We have then the problem of defence, and to meet these problems of various kinds we thought it advisable to set up a Ministry for the co-ordination of various defensive measures. There was a special reason for that, because with the increase in the size of the Army it was desirable that the Minister for Defence should be in as close touch as possible with the Army and its condition. Questions were asked the Minister for Defence to-day which were right questions to be asked with regard to the conditions of the men called up, and so on. It was right that everyone should be interested in these conditions, and that there should be one person responsible for looking after those conditions, but he cannot do it if he is distracted by a number of other things. Therefore, it was decided that the Minister for Defence, at a time like this, should be free from other duties which might fall upon him, with a view to devoting his attention more closely to the Army and to its immediate requirements. To give us a Minister free to do that and, at the same time, to have someone charged with the general co-ordination of defensive measures, we asked the former Minister for Defence, as we asked the Minister for Industry and Commerce, to leave his immediate Department and take on wider spheres of activity. It is clear that the man who has been doing particular work for a period is the desirable person to put in charge.

The Minister received functions delegated by other ministers, as provided for by section 6 of the Emergency Powers Act 1939. Aiken enforced stringent censorship of news, and of material potentially sympathetic to the Allies, in accordance with Ireland's neutrality. He was also responsible for air raid precautions, delegated by the Minister for Defence. Seán Moylan, Parliamentary Secretary to the Minister for Defence, served also as Parliamentary Secretary to the Minister for the Co-ordination of Defensive Measures.

In April 1941, Aiken went to the United States to ask President Franklin D. Roosevelt for military aid.

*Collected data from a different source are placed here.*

## src/rtl/counter_pkg.sv

```systemverilog
// Shared types and constants for the BCD counter library.
package counter_pkg;

  localparam int BCD_W = 4;
  localparam logic [BCD_W-1:0] BCD_MAX = 4'd9;

  typedef enum logic [1:0] {
    IDLE    = 2'd0,
    ARMED   = 2'd1,
    RUN     = 2'd2,
    EXPIRED = 2'd3
  } state_t;

  // Saturate a nibble to the largest legal BCD digit.
  function automatic logic [BCD_W-1:0] bcd_clamp(input logic [BCD_W-1:0] d);
    return (d > BCD_MAX) ? BCD_MAX : d;
  endfunction

endpackage

```

## src/rtl/bcd_digit_dec.sv

```systemverilog
// One BCD digit of a decrementer chain: subtracts the borrow-in and
// produces a borrow-out when the digit wraps from 0 to 9.
module bcd_digit_dec
  import counter_pkg::*;
(
  input  logic [BCD_W-1:0] d,
  input  logic             bin,
  output logic [BCD_W-1:0] q,
  output logic             bout
);

  // A zero digit wraps to 9 and passes the borrow on; anything else absorbs it.
  always_comb begin
    q    = d;
    bout = 1'b0;
    if (bin) begin
      if (d == '0) begin
        q    = BCD_MAX;
        bout = 1'b1;
      end else begin
        q = d - 4'd1;
      end
    end
  end

endmodule

```

## src/rtl/bcd_countdown_timer.sv

```systemverilog
// Multi-digit BCD countdown timer with prescaler, pause, load clamp and
// a one-cycle done pulse when the count reaches zero by decrementing.
module bcd_countdown_timer
  import counter_pkg::*;
#(
  parameter int DIGITS   = 2,
  parameter int TICK_DIV = 10
) (
  input  logic                  clk,
  input  logic                  rst,
  input  logic                  en,
  input  logic                  load,
  input  logic [4*DIGITS-1:0]   load_val,
  output logic [4*DIGITS-1:0]   cnt,
  output logic                  zero,
  output logic                  done,
  output logic                  busy
);

  localparam int CW = BCD_W * DIGITS;
  localparam int PW = (TICK_DIV > 1) ? $clog2(TICK_DIV) : 1;
  localparam logic [PW-1:0] PRE_LAST = PW'(TICK_DIV - 1);

  state_t          state_q, state_d;
  logic [CW-1:0]   cnt_q, cnt_d;
  logic [PW-1:0]   pre_q, pre_d;
  logic            done_q, done_d;

  logic [CW-1:0]   dec_val;
  logic [CW-1:0]   clamp_val;
  logic [DIGITS:0] borrow;

  // The ripple borrow reaching past the top digit means the count is zero,
  // which doubles as the guard against underflow.
  assign borrow[0] = 1'b1;

  for (genvar i = 0; i < DIGITS; i++) begin : g_digit
    bcd_digit_dec u_dec (
      .d    (cnt_q[i*BCD_W +: BCD_W]),
      .bin  (borrow[i]),
      .q    (dec_val[i*BCD_W +: BCD_W]),
      .bout (borrow[i+1])
    );
  end

  // Saturate every incoming digit so the count is always valid BCD.
  always_comb begin
    clamp_val = '0;
    for (int i = 0; i < DIGITS; i++) begin
      clamp_val[i*BCD_W +: BCD_W] = bcd_clamp(load_val[i*BCD_W +: BCD_W]);
    end
  end

  // Next-state logic: load overrides everything, otherwise only ARMED/RUN
  // react to en, ticking the prescaler and decrementing on its wrap.
  always_comb begin
    state_d = state_q;
    cnt_d   = cnt_q;
    pre_d   = pre_q;
    done_d  = 1'b0;
    if (load) begin
      cnt_d   = clamp_val;
      pre_d   = '0;
      state_d = (clamp_val != '0) ? ARMED : IDLE;
    end else begin
      case (state_q)
        ARMED, RUN: begin
          if (en) begin
            state_d = RUN;
            if (pre_q != PRE_LAST) begin
              pre_d = pre_q + PW'(1);
            end else begin
              pre_d = '0;
              if (!borrow[DIGITS]) begin
                cnt_d = dec_val;
                if (dec_val == '0) begin
                  done_d  = 1'b1;
                  state_d = EXPIRED;
                end
              end
            end
          end else begin
            state_d = ARMED;
          end
        end
        default: ;
      endcase
    end
  end

  // All state, count, prescaler and the done pulse live in one register bank.
  always_ff @(posedge clk or posedge rst) begin
    if (rst) begin
      state_q <= IDLE;
      cnt_q   <= '0;
      pre_q   <= '0;
      done_q  <= 1'b0;
    end else begin
      state_q <= state_d;
      cnt_q   <= cnt_d;
      pre_q   <= pre_d;
      done_q  <= done_d;
    end
  end

  assign cnt  = cnt_q;
  assign done = done_q;
  assign zero = (cnt_q == '0);
  assign busy = (state_q == ARMED) || (state_q == RUN);

endmodule

```

## config.mk

```make
export PLATFORM = sky130hd
export DESIGN_NAME = bcd_countdown_timer
export DESIGN_NICKNAME = d
export VERILOG_FILES = /design/src/rtl/counter_pkg.sv /design/src/rtl/bcd_digit_dec.sv /design/src/rtl/bcd_countdown_timer.sv
export SDC_FILE = /design/constraint.sdc
export NUM_CORES = 1
export LEC_CHECK = 0
export BUFFER_PORTS_ARGS = -buffer_cell sky130_fd_sc_hd__buf_2
export CAP_MARGIN = 20
export CORE_MARGIN = 2
export CORE_UTILIZATION = 50
export CTS_CLUSTER_SIZE = 24
export DETAILED_ROUTE_END_ITERATION = 6
export PLACE_DENSITY = 0.75
export SETUP_SLACK_MARGIN = 0.4
export SKIP_CTS_REPAIR_TIMING = 1
export SLEW_MARGIN = 20
export SYNTH_ARGS = -nofsm -noshare
export SYNTH_HDL_FRONTEND = slang
export SYNTH_SLANG_ARGS = --single-unit
```

## constraint.sdc

```tcl
create_clock -name clk -period 1.97 [get_ports clk]
set_input_delay 0.591 -clock clk [delete_from_list [all_inputs] [get_ports clk]]
set_output_delay 0.591 -clock clk [all_outputs]
set_load 0.02 [all_outputs]
```

==> metrics.txt, run 1 <==
Placed Cells=157; max frequency=496 MHz; via count=1,016; Int Pwr=512 uW; Root Buffer=clkbuf_4; CTS buffer count=3; Clk pwr share=24.0%; RePlAce Congestion=0.883; Final setup viols=2; peak supply drop=0.394 mV; synthesized area=951 um^2; syn_nets=119; layout net count=161; PortBufs=22; largest net degree at the start of global routing=18; ANT nets after route=0; Max-slew headroom=61.7%; drt total wl=2860 um; non-filler instance count after layout=171; Cells after Synth=105; n_diodes=0; Worst setup SP type=flip-flop; fraction of layout cells with a size suffix above 1=43.8%; Mean Syn Cell Area=9.06 um^2; combinational share of power=30.6%; PD cells=591 nW/um^2; CP Max Fanout=5; effective utilization at floorplan=53.9%; worst skew pair latency=300 ps; RSZ-0062 raised after global routing=yes; failing checks=setup timing; type of the worst setup path=flip-flop to flip-flop; Commonest cells post-synth=15 x dfrtp_1, 11 x nor2_1, 10 x nand2_1; Total GRT Usage=22.4%; Synth async-reset ratio=100%; Die Wd=47.6 um; Sw Share=36.1%; cell accounting for the most synthesized area=dfrtp_1; top area cells in the synthesized netlist=dfrtp_1 39%, nor2_1 4.3%, mux2i_1 4.2%; # DRC=0; Clock Path Buffers=2; CTS H-Tree Depth=1; Lkg Pwr=0.614 nW; setup ws final=-46.8 ps; gr ovfl total=0; Worst Setup End Kind=flip-flop; worst slew pin tran=573 ps; Yosys top cell area share=39.5%; io pins=23; Final Hold Violating Endpoints=0; row cnt=15; HP Class=input port to async pin; Worst-path clk slew=110 ps; max-slew violation count=0; register area share after synthesis=39.5%; core area=1760 um^2; top_reg_cell synth=dfrtp_1; DP Wirelength=1700 um; first-pass GRT wire length=3590 um; TritonCTS clock tree=done; Layout Skew=10.5 ps; die area=2270 um^2; synth warn=0; initial DRC count=32; final critical-path required period=2020 ps; Die Y=47.6 um; Max Cap Violations=0; Yosys reg bits=15; worst endpoint required time=2160 ps; wire per inst=16.7 um; Layout area overhead=42.6%; number of global-route vias before repair=790; P_sw=289 uW; Post-synth EDFFs=0; hold slack=328 ps; Design Power=801 uW; Final Cycle Share=102%; DRT Pass-1 Iters=4; Reg power frac=45.5%; post-synth cell types=36; most common cell in the netlist=dfrtp_1; initial antenna violation count=0; CTS Sinks=15; average vias per placed instance=5.94; run status=finished with violations; Arrival @ worst endpoint=2210 ps
-- layout make-up --
cell class                      count  area, um^2
Fill cell                         123         408
Clock inverter                      1        5.00
Tap cell                           25        31.3
Multi-Input combinational cell     81         622
Clock buffer                        3        22.5
Timing Repair Buffer               39         267
Sequential cell                    15         383
Inverter                            7        26.3
-- sequential cells by signal, indices dropped and copies added, names as in the netlist --
name,cells
cnt,8
pre_q,4
state_q,2
done,1
-- final timing paths --
path | from | to | slack [ps] | cells after the start
max in group asynchronous | rst | pre_q[0] | 1220 | 2
setup reg to reg | cnt[2] | cnt[5] | -50 | 5
setup / recovery | cnt[2] | cnt[5] | -50 | 5
min in group clk | load_val[1] | cnt[1] | 510 | 3
hold / removal | rst | cnt[1] | 330 | 2
hold reg to reg | cnt[7] | cnt[6] | 610 | 2
-- cell usage in the layout, fill, tap and decap left out, types with 2 or more instances in the layout --
| master | count |
|---|---|
| a31oi_1 | 2 |
| nor2_1 | 11 |
| mux2i_1 | 4 |
| dfrtp_2 | 6 |
| nand4_1 | 2 |
| buf_2 | 18 |
| clkbuf_4 | 3 |
| nand3b_1 | 2 |
| inv_1 | 4 |
| buf_6 | 5 |
| nor3_4 | 2 |
| a21oi_1 | 6 |
| nand3_1 | 4 |
| nor4_1 | 2 |
| o21ai_0 | 4 |
| inv_2 | 2 |
| nor4_4 | 2 |
| nor3_1 | 4 |
| nor2b_1 | 5 |
| dfrtp_1 | 9 |
| nand2_1 | 10 |
| buf_4 | 16 |
-- critical path, cell delays in order (launching register included) --
cell and delay [ps]:
dfrtp_2 470, buf_4 150, or4_4 560, nor4_4 170, or4b_1 480, o311ai_2 90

Roosevelt told Aiken that Ireland should be supporting Britain, prompting Aiken to ask Roosevelt to seek guarantees from the British Government that the UK would not invade Ireland.

In 1943, Labour Party TDs William Davin and Timothy J. Murphy questioned the need for such a minister, and the vagueness of its responsibilities.

The ministry was abolished on 18 June 1945. The following day, Aiken was appointed Minister for Finance.